[TASK PROMPT]
Search term "Critical": copy each line of the records that contains it.
....
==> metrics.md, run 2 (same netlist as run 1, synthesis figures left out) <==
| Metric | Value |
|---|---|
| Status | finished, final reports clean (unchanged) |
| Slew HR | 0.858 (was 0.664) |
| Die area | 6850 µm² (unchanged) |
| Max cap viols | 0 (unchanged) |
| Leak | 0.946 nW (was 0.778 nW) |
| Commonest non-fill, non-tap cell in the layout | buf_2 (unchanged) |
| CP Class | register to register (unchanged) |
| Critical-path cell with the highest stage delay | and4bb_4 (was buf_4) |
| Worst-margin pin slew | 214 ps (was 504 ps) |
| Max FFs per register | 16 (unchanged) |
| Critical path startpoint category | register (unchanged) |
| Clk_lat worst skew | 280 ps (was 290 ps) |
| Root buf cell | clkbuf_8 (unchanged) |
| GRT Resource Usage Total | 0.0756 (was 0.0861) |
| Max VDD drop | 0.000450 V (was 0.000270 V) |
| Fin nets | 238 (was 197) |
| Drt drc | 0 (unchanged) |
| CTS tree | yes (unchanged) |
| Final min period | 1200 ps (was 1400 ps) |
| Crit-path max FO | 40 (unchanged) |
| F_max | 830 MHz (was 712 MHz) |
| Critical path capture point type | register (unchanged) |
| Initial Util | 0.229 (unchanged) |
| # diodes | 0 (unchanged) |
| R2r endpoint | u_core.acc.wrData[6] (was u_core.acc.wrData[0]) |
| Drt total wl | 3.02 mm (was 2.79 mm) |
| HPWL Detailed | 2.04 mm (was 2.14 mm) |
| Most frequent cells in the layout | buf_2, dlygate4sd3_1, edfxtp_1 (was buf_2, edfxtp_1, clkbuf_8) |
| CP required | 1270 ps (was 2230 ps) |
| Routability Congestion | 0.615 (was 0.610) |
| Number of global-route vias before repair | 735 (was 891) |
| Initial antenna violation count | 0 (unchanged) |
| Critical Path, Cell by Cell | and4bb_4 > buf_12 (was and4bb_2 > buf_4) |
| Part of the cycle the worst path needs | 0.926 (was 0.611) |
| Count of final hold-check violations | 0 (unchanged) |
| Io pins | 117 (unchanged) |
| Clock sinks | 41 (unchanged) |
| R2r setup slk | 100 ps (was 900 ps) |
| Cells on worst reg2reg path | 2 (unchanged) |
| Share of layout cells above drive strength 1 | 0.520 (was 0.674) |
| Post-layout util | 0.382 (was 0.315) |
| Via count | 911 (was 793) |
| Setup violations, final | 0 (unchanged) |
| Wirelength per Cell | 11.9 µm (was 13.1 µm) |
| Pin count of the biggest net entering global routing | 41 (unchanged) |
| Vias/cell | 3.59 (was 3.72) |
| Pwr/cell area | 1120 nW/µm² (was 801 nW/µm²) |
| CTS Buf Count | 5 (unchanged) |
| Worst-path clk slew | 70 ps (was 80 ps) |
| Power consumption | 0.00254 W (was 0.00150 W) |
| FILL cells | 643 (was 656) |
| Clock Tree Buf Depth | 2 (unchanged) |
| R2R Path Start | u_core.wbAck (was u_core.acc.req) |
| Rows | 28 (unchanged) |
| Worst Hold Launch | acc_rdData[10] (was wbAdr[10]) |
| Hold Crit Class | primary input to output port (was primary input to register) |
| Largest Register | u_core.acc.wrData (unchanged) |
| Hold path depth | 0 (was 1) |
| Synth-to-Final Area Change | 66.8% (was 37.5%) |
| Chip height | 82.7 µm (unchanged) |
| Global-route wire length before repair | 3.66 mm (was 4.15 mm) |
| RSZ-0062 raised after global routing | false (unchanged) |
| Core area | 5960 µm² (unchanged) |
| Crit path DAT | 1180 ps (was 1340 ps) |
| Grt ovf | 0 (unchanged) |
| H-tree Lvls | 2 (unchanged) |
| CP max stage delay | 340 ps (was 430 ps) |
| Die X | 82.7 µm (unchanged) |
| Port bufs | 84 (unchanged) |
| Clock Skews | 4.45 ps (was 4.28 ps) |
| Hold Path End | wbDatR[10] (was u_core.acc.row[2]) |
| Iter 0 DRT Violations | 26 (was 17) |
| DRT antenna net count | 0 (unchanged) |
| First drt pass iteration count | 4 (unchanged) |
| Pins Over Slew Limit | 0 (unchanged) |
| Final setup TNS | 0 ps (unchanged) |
....
[OUTPUT]
| Critical-path cell with the highest stage delay | and4bb_4 (was buf_4) |
| Critical path startpoint category | register (unchanged) |
| Critical path capture point type | register (unchanged) |
| Critical Path, Cell by Cell | and4bb_4 > buf_12 (was and4bb_2 > buf_4) |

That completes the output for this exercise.